_WORK TO COMPLETE_. Check every line below, and copy those that include "lowest".

_EXERCISE INPUTS_.
>>>
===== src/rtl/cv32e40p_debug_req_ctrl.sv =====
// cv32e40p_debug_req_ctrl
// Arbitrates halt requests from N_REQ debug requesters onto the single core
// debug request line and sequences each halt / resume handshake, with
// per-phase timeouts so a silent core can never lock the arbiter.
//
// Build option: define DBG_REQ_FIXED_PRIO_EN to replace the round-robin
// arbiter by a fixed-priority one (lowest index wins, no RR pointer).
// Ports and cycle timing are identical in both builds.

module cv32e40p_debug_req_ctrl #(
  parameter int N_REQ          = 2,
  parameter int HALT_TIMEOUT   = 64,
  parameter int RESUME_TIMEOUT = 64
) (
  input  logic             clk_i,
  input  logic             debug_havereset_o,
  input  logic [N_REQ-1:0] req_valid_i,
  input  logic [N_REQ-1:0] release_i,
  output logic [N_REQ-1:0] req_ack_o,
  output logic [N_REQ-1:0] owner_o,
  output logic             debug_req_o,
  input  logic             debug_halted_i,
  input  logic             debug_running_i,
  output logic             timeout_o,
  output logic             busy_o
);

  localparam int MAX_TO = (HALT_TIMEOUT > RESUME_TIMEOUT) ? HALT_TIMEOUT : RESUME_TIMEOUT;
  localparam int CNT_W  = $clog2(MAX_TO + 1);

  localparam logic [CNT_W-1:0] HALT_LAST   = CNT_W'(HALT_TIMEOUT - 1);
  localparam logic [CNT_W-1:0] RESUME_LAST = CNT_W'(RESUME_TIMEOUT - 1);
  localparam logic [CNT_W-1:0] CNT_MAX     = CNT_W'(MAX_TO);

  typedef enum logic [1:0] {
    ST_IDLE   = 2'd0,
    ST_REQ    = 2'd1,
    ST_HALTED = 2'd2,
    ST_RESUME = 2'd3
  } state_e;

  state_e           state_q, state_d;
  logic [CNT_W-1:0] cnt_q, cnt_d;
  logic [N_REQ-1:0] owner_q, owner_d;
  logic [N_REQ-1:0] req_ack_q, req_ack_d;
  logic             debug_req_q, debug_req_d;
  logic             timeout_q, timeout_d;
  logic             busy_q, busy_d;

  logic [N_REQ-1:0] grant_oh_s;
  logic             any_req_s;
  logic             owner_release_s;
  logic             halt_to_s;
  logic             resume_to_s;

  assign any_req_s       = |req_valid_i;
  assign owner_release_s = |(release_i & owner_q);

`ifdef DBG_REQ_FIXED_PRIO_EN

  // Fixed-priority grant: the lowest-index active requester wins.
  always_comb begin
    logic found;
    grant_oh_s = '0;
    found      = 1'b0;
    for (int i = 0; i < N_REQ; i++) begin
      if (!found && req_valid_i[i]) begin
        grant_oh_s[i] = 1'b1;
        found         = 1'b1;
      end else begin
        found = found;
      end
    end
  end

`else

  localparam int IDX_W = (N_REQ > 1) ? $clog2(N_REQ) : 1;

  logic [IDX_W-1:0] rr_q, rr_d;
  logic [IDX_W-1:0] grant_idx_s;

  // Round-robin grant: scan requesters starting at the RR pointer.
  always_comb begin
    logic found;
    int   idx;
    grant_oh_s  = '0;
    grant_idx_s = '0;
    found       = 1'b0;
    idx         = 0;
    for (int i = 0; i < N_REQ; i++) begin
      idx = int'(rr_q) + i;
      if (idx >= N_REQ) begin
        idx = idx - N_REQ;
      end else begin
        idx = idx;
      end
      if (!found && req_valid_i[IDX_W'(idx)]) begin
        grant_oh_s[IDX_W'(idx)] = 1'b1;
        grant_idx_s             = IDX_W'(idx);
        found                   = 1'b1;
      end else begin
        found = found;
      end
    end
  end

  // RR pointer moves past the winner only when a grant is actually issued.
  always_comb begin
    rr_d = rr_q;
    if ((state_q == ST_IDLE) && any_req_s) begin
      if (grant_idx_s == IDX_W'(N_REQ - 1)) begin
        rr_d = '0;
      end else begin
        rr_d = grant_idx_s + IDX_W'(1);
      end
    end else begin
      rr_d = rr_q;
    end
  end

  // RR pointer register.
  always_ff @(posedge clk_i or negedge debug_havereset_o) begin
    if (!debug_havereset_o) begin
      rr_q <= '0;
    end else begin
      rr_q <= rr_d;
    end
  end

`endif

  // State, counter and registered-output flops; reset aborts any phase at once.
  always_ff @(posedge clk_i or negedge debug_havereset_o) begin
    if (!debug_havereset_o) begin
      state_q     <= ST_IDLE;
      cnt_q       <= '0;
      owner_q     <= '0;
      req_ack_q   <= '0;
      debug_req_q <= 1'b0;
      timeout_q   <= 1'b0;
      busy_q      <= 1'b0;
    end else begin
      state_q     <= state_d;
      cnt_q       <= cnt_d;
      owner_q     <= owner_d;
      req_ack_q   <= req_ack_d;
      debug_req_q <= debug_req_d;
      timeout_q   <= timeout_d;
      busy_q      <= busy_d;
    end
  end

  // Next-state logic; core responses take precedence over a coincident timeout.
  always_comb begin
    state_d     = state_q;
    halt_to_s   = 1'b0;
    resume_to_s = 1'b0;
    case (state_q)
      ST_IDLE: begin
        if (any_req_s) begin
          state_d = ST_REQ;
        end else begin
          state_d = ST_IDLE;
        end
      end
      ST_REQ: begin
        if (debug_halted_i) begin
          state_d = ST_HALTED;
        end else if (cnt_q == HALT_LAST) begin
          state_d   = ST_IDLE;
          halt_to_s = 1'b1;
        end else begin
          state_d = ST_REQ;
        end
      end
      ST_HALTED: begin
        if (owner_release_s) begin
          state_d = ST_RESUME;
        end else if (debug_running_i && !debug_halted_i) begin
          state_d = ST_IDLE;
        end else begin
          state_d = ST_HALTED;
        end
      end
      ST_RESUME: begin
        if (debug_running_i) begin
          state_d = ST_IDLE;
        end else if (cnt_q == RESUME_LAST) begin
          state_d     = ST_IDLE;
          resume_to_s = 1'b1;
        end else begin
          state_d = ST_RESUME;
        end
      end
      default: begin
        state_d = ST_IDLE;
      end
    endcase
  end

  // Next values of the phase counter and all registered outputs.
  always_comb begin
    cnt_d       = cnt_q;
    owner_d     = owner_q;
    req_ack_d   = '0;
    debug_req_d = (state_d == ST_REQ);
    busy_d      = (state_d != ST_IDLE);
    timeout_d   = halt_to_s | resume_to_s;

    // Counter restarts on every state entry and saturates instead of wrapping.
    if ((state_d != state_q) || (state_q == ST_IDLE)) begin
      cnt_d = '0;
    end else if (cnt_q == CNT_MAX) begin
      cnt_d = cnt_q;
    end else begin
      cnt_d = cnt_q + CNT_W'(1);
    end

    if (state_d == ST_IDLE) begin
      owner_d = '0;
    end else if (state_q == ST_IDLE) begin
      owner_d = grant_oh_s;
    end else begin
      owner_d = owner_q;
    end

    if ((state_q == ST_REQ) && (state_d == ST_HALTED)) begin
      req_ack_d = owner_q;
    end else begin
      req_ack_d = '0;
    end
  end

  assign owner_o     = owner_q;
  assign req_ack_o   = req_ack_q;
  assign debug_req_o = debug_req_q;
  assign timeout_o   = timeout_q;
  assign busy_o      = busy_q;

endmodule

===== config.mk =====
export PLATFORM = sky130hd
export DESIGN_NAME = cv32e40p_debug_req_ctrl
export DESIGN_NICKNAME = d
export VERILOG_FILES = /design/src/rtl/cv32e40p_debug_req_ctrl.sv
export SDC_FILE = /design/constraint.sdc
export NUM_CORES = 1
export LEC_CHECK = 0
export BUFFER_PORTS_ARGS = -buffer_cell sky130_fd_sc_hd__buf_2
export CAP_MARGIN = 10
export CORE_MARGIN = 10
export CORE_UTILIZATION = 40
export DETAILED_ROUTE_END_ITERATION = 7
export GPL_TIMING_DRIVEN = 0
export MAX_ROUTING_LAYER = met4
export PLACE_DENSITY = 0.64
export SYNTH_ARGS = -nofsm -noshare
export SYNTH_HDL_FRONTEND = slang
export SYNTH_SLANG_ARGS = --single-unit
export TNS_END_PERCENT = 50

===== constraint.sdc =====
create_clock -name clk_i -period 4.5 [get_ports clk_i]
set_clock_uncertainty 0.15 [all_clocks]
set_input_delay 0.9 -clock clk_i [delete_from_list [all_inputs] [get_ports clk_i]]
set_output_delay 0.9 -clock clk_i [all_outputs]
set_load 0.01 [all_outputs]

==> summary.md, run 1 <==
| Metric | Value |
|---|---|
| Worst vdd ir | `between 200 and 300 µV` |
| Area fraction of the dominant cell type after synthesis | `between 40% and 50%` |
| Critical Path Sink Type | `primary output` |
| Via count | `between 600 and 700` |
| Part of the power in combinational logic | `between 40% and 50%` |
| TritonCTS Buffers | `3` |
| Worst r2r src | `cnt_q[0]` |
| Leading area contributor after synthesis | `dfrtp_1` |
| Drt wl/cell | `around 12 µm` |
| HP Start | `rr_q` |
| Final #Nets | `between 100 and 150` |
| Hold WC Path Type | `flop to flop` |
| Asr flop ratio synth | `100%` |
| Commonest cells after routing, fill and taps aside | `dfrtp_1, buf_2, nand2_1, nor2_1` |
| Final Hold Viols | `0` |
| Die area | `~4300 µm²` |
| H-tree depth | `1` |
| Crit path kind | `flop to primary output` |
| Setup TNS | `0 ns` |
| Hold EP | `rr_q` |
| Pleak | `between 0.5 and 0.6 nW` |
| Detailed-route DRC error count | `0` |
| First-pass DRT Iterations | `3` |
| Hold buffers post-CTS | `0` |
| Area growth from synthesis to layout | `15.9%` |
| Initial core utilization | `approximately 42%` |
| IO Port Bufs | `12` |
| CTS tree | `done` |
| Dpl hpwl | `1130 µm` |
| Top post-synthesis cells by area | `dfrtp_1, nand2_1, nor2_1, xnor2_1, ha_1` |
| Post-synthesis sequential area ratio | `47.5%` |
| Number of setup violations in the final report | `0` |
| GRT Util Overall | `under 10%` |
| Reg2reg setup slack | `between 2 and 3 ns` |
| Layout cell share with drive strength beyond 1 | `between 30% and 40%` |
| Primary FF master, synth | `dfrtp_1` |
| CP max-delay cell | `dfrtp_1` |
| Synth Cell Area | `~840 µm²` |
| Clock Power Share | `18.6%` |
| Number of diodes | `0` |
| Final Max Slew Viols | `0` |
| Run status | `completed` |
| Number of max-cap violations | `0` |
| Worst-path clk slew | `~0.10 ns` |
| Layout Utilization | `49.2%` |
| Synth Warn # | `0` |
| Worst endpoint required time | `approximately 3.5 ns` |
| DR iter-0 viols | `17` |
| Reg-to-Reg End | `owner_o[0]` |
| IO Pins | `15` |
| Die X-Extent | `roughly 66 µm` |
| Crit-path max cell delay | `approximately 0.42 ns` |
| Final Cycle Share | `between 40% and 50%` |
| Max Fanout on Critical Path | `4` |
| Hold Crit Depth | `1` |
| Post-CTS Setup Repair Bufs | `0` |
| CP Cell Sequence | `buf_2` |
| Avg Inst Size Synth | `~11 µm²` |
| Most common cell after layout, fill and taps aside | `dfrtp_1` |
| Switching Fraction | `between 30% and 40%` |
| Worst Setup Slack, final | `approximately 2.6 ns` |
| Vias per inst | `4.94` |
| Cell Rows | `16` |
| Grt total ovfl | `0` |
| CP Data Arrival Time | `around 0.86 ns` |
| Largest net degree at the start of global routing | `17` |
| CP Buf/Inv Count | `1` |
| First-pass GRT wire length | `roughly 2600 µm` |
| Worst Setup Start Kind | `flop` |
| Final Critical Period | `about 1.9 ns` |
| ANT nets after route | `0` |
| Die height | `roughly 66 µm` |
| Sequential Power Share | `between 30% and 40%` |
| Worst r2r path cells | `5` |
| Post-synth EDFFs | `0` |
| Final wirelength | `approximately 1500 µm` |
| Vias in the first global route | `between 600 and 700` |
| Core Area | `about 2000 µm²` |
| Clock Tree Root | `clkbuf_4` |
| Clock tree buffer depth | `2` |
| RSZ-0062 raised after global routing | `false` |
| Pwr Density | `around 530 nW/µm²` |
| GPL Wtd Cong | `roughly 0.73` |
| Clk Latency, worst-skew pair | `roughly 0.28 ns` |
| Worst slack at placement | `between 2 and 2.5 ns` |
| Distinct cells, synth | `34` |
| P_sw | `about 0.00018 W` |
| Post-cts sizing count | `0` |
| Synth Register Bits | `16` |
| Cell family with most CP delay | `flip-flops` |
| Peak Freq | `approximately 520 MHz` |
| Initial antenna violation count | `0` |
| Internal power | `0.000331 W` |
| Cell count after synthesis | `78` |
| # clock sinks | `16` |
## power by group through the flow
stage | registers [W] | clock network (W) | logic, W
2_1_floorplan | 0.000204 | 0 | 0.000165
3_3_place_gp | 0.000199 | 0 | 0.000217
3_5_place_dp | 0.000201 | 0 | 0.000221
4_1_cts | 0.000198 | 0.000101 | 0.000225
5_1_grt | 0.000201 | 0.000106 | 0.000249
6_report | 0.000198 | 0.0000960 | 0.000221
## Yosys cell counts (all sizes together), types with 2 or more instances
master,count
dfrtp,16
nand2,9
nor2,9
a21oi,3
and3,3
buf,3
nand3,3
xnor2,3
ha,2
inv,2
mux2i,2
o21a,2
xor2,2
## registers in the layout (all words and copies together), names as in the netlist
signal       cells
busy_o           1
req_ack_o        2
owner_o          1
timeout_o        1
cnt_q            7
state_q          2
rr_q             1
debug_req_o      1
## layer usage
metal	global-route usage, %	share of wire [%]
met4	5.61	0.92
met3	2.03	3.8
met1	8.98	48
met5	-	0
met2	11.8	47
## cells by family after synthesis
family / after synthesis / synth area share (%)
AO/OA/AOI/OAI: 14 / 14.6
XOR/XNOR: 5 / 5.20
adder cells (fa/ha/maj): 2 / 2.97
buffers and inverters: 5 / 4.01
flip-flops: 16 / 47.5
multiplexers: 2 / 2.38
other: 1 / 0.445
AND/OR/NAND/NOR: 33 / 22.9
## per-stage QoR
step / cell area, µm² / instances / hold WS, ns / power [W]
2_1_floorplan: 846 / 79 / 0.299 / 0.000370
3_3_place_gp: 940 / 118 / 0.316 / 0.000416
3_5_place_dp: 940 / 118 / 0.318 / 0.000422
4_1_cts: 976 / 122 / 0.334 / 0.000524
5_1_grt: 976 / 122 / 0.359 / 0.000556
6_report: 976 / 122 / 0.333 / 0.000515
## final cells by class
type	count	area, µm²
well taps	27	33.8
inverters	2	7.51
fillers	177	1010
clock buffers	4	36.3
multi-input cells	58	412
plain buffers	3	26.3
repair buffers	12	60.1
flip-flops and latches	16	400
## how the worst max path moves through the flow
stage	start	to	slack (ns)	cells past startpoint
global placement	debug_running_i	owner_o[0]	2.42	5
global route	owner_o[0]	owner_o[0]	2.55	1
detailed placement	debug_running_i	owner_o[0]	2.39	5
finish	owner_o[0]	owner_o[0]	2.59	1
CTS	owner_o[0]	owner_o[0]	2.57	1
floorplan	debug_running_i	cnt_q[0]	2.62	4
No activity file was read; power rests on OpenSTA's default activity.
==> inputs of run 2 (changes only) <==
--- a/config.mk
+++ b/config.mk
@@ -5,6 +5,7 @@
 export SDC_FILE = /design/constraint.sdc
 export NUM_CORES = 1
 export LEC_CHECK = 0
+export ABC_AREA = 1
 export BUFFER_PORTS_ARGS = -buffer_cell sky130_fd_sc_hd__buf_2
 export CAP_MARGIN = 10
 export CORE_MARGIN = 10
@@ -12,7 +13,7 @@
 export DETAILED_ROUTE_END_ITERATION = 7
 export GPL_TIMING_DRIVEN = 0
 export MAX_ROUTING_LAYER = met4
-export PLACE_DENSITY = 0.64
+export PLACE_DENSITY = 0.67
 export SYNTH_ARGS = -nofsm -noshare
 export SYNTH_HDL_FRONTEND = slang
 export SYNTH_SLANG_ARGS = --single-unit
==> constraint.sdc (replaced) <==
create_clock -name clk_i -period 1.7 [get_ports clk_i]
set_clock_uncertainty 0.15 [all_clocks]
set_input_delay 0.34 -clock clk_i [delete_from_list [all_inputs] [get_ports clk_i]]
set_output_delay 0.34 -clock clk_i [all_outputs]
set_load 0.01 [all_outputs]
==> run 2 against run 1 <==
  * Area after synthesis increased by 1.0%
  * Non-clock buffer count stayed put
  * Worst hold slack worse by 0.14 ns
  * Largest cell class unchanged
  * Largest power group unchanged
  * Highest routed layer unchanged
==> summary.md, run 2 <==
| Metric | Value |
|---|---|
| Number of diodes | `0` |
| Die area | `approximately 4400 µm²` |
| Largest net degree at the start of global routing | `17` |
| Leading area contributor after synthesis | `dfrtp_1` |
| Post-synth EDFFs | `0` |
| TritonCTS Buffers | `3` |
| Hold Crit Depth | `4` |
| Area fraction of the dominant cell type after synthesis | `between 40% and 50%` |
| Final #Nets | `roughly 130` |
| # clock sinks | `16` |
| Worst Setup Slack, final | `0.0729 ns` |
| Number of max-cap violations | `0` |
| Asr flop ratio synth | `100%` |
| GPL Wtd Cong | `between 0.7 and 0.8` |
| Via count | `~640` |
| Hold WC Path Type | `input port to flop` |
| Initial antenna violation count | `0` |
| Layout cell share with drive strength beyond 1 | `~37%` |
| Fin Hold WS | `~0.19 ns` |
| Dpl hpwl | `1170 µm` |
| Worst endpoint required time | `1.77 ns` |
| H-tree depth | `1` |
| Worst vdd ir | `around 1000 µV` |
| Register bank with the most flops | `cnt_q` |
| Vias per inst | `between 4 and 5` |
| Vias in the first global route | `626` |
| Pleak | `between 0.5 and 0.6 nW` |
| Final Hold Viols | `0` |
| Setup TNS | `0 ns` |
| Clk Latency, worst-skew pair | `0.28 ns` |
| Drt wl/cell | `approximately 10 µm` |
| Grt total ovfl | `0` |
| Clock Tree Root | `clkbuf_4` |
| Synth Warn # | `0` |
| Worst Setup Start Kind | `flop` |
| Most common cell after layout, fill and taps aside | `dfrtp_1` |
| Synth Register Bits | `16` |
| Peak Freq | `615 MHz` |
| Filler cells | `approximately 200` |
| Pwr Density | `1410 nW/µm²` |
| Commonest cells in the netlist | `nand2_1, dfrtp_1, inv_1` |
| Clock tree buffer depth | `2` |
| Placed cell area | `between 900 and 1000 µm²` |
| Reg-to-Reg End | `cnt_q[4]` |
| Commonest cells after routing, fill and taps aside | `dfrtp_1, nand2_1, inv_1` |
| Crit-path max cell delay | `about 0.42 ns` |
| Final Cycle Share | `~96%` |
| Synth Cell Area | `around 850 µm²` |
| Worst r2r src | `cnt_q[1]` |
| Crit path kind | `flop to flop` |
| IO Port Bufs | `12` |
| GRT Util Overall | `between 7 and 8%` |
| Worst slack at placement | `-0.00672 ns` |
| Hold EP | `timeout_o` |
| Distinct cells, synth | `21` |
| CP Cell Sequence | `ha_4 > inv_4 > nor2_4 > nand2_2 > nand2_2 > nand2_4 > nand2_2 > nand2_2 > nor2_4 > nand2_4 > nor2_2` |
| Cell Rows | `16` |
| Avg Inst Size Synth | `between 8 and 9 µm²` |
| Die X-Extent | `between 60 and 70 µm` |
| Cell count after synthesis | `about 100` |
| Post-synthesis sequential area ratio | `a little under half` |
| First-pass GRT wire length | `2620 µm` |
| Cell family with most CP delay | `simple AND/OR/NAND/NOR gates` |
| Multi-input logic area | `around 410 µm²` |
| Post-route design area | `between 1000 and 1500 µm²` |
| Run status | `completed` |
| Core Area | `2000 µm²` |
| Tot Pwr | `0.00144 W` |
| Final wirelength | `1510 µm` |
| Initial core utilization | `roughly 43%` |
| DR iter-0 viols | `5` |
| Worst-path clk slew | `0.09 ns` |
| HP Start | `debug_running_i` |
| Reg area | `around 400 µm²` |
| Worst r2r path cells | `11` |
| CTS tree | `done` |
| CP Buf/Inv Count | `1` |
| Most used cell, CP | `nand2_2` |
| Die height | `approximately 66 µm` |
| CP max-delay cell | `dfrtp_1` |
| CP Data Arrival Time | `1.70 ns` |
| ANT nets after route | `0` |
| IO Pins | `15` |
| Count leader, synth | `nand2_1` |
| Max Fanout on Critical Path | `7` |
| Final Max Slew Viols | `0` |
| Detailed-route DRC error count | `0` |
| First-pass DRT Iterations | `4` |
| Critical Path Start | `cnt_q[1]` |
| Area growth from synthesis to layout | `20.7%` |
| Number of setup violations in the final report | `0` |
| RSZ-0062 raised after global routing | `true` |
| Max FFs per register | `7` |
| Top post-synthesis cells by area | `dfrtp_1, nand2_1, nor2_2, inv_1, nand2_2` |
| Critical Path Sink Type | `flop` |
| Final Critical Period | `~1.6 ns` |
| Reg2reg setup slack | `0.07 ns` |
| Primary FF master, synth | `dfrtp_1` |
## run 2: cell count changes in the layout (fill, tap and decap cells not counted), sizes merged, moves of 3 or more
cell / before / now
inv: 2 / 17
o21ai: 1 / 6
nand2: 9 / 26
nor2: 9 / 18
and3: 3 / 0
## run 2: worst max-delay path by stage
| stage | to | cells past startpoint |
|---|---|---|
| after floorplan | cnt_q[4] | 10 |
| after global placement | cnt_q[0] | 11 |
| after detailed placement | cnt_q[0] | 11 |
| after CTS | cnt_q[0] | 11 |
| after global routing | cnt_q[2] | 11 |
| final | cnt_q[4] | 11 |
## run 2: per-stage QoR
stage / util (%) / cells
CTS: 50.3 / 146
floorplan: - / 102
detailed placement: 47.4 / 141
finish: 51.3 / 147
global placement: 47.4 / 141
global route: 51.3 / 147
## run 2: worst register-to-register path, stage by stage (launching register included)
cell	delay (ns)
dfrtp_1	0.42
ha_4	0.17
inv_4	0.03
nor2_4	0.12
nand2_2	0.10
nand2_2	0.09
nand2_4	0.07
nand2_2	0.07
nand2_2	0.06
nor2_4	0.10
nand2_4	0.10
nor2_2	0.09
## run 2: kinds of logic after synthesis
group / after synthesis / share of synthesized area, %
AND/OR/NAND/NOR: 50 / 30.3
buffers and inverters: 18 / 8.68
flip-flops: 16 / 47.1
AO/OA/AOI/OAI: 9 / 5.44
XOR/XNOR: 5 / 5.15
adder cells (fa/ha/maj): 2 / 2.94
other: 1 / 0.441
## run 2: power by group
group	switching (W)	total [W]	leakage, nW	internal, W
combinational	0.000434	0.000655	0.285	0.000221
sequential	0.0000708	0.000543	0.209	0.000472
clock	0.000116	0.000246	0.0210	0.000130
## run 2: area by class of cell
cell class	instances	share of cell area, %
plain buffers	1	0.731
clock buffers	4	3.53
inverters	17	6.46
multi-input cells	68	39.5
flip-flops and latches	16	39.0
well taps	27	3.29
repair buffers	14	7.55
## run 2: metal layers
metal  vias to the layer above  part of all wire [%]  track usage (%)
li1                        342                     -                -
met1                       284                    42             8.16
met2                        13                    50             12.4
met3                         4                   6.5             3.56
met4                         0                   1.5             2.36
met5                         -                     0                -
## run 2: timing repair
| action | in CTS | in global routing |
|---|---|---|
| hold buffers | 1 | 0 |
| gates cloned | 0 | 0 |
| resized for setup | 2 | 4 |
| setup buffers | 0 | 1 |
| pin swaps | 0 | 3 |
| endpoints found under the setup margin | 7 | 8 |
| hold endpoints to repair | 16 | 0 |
<<<
_RESULT FOR THIS EXERCISE_.
// arbiter by a fixed-priority one (lowest index wins, no RR pointer).
  // Fixed-priority grant: the lowest-index active requester wins.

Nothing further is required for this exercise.